:: Records supplied ::
== Segment start ==

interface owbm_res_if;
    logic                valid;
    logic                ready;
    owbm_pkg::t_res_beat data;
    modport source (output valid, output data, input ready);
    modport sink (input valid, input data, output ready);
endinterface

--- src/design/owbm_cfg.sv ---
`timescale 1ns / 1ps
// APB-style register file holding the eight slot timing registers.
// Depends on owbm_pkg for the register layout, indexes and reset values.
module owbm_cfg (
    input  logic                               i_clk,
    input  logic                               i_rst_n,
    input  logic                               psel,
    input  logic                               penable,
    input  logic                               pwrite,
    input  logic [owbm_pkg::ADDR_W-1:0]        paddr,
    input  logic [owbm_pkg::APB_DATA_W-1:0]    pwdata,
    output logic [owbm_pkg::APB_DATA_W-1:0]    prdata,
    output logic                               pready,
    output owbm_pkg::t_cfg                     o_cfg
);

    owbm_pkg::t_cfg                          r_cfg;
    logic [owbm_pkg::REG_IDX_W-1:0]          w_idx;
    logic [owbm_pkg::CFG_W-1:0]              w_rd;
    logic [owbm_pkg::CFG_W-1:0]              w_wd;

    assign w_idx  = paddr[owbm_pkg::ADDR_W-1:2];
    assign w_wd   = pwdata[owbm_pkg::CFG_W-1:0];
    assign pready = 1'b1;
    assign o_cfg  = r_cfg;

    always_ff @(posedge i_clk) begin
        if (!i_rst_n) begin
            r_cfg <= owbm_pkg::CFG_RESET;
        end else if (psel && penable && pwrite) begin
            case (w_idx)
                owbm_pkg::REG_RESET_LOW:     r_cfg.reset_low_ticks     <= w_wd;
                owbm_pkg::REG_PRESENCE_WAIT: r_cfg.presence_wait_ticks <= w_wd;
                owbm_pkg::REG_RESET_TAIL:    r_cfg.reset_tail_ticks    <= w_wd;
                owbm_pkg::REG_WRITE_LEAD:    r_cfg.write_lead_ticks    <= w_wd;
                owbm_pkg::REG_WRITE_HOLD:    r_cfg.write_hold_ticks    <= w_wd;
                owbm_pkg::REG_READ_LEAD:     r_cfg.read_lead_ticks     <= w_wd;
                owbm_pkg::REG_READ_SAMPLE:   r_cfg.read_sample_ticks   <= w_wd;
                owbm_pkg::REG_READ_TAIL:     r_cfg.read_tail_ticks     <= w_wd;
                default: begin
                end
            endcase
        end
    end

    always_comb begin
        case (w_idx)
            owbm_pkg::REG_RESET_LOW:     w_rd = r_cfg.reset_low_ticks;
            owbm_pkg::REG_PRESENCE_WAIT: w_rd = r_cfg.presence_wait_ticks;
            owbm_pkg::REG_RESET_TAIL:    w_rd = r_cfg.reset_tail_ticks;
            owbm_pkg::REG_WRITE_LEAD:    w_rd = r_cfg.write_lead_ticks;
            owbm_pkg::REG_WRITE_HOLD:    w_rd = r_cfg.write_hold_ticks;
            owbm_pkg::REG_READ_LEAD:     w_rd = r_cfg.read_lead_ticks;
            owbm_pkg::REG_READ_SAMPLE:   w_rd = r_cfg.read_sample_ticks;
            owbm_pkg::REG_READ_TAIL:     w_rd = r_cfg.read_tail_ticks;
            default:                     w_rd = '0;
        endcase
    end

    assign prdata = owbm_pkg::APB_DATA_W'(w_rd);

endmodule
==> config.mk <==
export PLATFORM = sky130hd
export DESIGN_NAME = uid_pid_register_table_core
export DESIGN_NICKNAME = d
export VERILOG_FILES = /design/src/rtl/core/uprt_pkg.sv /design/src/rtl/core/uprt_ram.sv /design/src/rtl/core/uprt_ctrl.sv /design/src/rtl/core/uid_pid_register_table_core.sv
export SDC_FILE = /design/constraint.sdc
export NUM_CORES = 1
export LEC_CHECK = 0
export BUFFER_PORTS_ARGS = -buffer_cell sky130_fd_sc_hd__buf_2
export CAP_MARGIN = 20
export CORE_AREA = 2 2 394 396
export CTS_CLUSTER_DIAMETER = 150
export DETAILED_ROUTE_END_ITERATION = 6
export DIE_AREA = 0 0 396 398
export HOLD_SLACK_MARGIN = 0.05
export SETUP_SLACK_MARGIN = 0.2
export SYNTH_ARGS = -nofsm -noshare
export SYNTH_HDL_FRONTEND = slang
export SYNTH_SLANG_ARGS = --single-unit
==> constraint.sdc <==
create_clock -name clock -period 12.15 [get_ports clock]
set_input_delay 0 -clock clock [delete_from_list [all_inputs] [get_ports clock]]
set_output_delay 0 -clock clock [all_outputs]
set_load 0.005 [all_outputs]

== Segment end ==
== Segment start ==

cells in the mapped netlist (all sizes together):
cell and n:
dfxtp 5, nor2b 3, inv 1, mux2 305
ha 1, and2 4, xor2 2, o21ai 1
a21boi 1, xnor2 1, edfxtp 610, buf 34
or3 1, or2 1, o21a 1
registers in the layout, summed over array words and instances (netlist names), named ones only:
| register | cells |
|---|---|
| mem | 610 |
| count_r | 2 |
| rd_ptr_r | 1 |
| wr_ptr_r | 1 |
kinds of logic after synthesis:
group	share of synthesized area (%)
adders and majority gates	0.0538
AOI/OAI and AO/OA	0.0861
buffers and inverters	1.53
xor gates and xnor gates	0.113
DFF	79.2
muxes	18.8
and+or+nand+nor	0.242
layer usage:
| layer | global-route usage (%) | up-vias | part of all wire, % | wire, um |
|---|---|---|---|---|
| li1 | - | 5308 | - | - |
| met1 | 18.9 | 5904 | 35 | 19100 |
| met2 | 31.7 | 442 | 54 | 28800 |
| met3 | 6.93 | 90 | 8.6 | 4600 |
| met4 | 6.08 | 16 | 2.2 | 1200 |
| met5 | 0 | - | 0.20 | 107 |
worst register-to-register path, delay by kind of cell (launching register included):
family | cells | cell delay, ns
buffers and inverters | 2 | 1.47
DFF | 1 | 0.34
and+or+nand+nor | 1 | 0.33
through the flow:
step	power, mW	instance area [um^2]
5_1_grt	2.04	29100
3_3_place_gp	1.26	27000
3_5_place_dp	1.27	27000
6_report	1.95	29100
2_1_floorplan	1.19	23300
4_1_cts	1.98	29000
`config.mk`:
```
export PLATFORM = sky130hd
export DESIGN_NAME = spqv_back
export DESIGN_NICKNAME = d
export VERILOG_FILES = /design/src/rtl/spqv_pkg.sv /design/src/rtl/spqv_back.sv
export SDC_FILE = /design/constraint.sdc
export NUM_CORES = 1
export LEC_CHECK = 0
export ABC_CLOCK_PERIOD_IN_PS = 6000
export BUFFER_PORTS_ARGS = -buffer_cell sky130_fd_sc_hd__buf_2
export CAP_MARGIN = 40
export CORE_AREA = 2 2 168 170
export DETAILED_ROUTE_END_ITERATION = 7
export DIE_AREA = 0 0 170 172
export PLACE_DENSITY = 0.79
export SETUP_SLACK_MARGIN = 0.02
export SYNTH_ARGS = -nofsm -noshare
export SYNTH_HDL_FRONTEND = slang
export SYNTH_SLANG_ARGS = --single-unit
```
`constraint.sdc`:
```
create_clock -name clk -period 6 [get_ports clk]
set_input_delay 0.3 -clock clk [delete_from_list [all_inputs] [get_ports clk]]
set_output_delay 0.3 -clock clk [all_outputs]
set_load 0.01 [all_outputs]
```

== Segment end ==
== Segment start ==

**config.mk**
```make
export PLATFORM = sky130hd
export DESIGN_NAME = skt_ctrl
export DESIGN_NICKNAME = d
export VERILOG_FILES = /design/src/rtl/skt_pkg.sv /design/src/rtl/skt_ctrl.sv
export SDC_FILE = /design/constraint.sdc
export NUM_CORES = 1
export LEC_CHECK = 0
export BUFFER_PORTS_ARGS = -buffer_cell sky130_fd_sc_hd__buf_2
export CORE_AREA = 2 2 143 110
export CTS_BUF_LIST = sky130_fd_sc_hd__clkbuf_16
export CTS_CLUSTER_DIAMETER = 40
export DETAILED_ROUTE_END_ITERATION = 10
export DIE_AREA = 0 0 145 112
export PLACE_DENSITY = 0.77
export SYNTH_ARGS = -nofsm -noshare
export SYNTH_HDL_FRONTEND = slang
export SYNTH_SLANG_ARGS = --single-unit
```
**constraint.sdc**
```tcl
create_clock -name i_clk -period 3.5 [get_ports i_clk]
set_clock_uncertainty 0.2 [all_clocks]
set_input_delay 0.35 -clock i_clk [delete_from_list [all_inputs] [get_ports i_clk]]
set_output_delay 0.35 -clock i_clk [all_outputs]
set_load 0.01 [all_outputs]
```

== Segment end ==

:: Directions for this task ::
Pick out the lines above that hold the string "buffers" and show them.

:: Written answer ::
buffers and inverters	1.53
buffers and inverters | 2 | 1.47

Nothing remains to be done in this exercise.